START Entries shown

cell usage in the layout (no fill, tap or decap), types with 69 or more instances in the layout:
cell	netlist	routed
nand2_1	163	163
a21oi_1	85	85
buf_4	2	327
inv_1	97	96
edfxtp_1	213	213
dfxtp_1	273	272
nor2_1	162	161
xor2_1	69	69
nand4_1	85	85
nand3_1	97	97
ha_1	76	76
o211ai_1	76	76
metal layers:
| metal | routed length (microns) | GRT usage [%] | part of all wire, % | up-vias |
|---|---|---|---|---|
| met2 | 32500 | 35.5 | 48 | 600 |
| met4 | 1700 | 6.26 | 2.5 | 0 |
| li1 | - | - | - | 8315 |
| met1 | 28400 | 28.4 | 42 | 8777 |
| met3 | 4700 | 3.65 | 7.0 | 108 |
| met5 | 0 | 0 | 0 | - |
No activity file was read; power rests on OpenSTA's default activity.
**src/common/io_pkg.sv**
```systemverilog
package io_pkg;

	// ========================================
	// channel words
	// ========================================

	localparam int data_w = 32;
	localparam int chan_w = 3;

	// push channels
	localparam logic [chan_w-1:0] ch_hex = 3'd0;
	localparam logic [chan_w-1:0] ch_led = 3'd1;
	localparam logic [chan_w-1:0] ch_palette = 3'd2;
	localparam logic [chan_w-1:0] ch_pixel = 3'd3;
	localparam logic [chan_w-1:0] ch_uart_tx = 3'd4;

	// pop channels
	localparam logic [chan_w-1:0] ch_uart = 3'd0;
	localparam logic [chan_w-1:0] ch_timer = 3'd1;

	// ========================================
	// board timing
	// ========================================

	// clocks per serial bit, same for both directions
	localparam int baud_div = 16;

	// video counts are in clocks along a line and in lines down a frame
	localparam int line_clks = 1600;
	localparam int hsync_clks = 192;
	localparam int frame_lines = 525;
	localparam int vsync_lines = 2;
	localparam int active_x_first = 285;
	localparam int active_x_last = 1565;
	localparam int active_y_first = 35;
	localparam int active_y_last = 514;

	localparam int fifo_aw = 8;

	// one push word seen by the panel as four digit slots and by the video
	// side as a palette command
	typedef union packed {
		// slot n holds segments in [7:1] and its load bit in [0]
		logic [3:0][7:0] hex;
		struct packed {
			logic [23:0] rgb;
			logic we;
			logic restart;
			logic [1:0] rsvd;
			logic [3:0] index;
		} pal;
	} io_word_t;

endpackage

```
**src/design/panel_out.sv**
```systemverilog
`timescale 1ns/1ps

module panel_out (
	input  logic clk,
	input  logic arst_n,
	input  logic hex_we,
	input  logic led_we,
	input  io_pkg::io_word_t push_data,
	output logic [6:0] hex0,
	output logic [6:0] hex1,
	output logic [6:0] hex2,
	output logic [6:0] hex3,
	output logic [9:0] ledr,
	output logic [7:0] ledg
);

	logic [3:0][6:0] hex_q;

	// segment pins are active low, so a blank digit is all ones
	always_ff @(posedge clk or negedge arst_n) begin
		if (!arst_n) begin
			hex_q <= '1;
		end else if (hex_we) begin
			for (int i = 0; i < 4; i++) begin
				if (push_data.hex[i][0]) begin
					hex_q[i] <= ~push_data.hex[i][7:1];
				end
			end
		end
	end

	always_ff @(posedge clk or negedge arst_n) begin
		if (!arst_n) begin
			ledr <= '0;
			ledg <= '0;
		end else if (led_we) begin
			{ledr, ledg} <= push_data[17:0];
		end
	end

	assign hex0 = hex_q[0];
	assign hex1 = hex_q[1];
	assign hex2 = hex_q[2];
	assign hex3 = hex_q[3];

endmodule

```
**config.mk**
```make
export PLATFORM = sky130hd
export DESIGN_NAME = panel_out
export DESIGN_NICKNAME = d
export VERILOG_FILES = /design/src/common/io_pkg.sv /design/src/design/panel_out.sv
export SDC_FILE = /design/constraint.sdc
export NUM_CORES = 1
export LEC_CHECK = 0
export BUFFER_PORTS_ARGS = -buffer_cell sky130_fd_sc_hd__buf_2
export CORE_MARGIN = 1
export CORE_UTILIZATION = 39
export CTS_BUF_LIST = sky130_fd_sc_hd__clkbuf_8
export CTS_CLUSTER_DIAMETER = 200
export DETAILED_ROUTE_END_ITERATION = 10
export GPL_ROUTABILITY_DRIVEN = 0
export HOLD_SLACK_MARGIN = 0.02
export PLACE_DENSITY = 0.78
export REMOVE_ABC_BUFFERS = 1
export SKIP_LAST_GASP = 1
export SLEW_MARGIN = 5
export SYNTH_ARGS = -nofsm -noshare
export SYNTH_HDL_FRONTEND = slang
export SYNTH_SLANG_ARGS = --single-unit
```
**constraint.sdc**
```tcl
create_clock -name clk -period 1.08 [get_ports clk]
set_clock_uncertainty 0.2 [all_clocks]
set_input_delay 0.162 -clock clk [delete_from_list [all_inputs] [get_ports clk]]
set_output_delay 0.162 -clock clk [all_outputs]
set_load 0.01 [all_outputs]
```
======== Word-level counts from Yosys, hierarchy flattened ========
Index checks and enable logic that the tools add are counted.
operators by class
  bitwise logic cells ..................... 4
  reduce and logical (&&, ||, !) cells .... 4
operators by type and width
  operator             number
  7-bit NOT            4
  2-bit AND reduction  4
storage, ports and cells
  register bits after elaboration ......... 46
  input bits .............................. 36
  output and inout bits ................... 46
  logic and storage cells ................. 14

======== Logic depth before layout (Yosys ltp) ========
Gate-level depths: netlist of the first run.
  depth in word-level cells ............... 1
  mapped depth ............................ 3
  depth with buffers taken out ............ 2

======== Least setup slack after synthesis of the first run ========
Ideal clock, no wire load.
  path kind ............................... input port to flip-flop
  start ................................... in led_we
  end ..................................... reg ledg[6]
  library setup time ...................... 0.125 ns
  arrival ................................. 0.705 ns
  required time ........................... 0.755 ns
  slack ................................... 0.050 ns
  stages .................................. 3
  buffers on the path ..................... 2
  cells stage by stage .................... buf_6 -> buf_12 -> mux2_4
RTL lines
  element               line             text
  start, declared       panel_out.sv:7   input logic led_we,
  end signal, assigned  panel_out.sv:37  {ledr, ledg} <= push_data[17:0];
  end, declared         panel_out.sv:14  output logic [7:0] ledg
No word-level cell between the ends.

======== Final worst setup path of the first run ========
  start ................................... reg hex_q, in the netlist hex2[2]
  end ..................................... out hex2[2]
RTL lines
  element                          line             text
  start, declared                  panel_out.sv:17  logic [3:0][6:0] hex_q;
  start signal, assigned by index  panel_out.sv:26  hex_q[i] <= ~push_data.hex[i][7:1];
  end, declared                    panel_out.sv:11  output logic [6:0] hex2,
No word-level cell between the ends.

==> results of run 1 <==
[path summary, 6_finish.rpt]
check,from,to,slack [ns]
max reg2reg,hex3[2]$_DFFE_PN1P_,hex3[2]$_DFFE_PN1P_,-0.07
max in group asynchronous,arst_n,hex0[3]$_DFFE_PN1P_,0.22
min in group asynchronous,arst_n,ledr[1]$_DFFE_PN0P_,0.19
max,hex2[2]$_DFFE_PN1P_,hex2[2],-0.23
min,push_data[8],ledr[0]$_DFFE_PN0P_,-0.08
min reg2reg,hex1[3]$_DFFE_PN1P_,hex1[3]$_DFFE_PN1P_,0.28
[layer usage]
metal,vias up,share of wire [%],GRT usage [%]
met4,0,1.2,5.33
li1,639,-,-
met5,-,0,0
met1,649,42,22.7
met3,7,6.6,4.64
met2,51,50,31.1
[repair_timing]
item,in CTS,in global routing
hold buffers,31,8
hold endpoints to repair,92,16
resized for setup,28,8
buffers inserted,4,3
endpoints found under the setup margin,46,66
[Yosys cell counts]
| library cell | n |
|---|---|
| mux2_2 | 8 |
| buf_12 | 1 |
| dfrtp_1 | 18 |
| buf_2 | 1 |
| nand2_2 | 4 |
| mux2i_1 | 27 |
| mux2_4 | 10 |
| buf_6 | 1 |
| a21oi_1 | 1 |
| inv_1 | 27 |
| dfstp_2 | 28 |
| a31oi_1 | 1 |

END Entries shown

Exercise directions: Exactly one number is the answer: how many lines of the entries contain the string "routed".

Reply to the task: 2